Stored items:

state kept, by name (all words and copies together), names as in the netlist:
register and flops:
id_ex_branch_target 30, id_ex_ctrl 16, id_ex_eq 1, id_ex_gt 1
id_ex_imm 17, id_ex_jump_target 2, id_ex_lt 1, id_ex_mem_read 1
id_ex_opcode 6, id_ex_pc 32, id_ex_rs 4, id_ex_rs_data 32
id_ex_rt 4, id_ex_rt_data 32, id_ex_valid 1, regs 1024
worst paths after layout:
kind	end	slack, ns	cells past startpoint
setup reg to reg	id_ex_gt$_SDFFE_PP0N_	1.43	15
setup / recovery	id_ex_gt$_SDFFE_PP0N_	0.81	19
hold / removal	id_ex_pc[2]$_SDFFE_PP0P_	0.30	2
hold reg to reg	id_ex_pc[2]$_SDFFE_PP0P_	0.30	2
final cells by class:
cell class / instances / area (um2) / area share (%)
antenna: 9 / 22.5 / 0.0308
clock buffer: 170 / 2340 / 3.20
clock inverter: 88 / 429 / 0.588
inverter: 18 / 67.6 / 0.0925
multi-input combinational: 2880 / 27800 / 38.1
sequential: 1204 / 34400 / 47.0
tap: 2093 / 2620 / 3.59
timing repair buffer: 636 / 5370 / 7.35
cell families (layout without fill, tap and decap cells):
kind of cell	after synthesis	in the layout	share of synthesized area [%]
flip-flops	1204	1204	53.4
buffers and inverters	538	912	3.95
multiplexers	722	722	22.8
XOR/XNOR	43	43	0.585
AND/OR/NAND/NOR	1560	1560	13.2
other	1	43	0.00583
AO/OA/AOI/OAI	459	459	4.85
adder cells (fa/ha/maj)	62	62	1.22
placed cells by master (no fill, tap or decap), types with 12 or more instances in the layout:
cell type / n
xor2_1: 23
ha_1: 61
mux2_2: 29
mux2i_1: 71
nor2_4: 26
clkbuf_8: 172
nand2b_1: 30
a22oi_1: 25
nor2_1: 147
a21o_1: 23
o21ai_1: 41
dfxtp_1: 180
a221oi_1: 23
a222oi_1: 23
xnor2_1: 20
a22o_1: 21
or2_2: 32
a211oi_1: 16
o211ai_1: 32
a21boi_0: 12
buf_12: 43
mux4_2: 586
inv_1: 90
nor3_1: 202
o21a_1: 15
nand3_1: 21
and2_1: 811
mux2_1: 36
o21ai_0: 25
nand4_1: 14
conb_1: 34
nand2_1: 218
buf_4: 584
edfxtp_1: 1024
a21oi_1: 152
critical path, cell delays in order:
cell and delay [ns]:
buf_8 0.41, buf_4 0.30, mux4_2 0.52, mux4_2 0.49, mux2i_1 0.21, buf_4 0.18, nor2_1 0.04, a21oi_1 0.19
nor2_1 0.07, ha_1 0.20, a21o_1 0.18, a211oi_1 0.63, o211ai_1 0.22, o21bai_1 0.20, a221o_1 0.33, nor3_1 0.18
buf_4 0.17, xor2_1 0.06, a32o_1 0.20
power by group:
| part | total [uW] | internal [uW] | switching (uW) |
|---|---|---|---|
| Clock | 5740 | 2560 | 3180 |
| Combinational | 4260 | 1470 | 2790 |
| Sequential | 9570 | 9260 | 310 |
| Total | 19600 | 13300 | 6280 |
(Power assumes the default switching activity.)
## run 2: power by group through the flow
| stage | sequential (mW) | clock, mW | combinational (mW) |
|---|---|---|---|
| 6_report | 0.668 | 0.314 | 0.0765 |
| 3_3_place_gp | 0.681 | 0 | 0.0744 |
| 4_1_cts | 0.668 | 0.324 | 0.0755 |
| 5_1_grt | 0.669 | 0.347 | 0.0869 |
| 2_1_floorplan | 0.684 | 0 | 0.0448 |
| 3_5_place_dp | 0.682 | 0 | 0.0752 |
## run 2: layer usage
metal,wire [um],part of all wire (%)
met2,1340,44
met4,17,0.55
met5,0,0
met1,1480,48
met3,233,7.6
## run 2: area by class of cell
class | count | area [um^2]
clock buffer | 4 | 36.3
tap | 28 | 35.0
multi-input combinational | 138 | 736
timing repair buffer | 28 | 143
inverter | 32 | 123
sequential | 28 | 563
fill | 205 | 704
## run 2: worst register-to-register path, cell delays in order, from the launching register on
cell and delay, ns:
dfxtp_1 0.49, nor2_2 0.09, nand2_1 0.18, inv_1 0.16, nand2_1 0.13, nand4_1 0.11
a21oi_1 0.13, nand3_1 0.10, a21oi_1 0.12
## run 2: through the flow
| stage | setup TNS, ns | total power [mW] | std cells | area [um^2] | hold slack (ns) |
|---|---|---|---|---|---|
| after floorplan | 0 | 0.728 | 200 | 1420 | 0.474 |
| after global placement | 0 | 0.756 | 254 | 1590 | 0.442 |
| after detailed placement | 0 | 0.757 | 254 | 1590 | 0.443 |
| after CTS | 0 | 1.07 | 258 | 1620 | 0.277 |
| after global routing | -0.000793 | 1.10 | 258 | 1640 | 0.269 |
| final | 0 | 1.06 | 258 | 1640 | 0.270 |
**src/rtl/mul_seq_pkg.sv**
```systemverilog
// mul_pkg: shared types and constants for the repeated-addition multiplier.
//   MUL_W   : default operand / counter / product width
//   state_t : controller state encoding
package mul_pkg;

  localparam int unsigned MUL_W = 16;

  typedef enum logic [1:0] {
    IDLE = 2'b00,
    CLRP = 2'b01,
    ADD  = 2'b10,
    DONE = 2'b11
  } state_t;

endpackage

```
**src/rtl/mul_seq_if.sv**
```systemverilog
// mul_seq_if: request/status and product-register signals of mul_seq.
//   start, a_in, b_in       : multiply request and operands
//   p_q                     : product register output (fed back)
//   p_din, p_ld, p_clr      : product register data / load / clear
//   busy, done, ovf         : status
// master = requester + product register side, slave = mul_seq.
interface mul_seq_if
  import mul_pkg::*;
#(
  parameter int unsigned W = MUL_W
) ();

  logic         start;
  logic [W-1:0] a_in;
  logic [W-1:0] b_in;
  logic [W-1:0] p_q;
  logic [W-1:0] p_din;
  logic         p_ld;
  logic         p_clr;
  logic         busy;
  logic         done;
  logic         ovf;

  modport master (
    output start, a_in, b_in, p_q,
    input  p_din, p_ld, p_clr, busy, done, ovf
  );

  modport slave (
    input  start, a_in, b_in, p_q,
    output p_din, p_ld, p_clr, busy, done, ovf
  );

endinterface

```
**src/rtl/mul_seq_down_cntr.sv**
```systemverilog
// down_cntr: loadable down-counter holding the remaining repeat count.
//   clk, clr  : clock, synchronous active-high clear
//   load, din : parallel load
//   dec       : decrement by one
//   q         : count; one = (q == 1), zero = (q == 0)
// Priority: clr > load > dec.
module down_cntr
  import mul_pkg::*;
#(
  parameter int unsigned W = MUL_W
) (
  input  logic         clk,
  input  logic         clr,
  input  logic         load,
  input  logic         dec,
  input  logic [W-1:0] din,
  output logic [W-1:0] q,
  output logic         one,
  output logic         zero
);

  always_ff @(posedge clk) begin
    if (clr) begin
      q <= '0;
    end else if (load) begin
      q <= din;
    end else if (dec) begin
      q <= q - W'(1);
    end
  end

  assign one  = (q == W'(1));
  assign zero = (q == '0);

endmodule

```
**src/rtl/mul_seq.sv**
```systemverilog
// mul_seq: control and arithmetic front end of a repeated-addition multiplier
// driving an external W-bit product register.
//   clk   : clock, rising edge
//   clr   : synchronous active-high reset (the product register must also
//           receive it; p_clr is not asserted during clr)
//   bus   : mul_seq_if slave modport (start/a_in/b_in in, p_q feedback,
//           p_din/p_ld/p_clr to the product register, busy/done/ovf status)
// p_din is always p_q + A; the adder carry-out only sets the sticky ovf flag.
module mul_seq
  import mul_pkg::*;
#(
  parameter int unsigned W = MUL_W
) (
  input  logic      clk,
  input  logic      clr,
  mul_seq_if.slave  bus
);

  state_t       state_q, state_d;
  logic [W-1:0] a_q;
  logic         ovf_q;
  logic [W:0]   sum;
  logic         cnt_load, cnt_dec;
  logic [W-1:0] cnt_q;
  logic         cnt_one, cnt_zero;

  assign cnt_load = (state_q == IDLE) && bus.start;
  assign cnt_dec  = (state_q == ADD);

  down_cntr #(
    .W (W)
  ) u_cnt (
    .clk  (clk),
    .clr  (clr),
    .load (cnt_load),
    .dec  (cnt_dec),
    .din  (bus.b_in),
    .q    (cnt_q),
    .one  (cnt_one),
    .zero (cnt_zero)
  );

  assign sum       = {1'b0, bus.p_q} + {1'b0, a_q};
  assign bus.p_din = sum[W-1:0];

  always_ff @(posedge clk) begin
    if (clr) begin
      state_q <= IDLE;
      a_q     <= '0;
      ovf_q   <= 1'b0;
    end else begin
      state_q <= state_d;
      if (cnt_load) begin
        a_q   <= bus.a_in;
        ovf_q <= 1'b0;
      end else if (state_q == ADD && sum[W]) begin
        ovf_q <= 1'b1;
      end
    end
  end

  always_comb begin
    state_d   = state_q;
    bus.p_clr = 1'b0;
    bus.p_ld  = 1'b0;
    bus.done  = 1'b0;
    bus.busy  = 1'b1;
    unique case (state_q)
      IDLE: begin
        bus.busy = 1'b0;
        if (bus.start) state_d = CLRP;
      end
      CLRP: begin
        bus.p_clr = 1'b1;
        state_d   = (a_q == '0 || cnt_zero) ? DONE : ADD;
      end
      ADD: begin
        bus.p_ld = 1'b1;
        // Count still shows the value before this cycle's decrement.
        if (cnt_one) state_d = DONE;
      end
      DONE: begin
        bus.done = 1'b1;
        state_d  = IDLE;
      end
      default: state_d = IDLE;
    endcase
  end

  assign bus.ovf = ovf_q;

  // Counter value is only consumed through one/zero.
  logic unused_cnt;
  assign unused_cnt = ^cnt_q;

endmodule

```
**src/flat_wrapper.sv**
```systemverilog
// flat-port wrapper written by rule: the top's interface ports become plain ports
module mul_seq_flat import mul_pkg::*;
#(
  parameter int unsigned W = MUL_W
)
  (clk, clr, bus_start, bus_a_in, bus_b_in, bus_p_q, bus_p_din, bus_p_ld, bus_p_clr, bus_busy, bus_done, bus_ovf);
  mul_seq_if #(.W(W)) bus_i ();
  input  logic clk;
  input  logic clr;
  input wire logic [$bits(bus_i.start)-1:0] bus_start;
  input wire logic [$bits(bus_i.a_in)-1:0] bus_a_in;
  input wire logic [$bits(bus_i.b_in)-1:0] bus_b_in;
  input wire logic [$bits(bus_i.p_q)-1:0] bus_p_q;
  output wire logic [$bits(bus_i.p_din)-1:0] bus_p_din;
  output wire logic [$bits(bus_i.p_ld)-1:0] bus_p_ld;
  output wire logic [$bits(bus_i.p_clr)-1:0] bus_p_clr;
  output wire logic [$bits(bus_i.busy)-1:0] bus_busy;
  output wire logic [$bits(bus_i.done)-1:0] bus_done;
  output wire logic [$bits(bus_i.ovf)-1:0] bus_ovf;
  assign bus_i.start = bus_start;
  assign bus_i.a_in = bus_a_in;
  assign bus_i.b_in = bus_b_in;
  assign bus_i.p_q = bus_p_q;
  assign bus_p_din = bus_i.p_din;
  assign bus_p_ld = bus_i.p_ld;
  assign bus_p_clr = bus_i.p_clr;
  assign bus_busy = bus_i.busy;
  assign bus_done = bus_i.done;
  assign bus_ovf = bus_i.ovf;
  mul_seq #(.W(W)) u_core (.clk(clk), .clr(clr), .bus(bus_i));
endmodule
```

▶ [TASK GOAL]: Among the entries, find every line holding "layout" and return it.

▶ [REPLY]:
worst paths after layout:
cell families (layout without fill, tap and decap cells):
kind of cell	after synthesis	in the layout	share of synthesized area [%]
placed cells by master (no fill, tap or decap), types with 12 or more instances in the layout:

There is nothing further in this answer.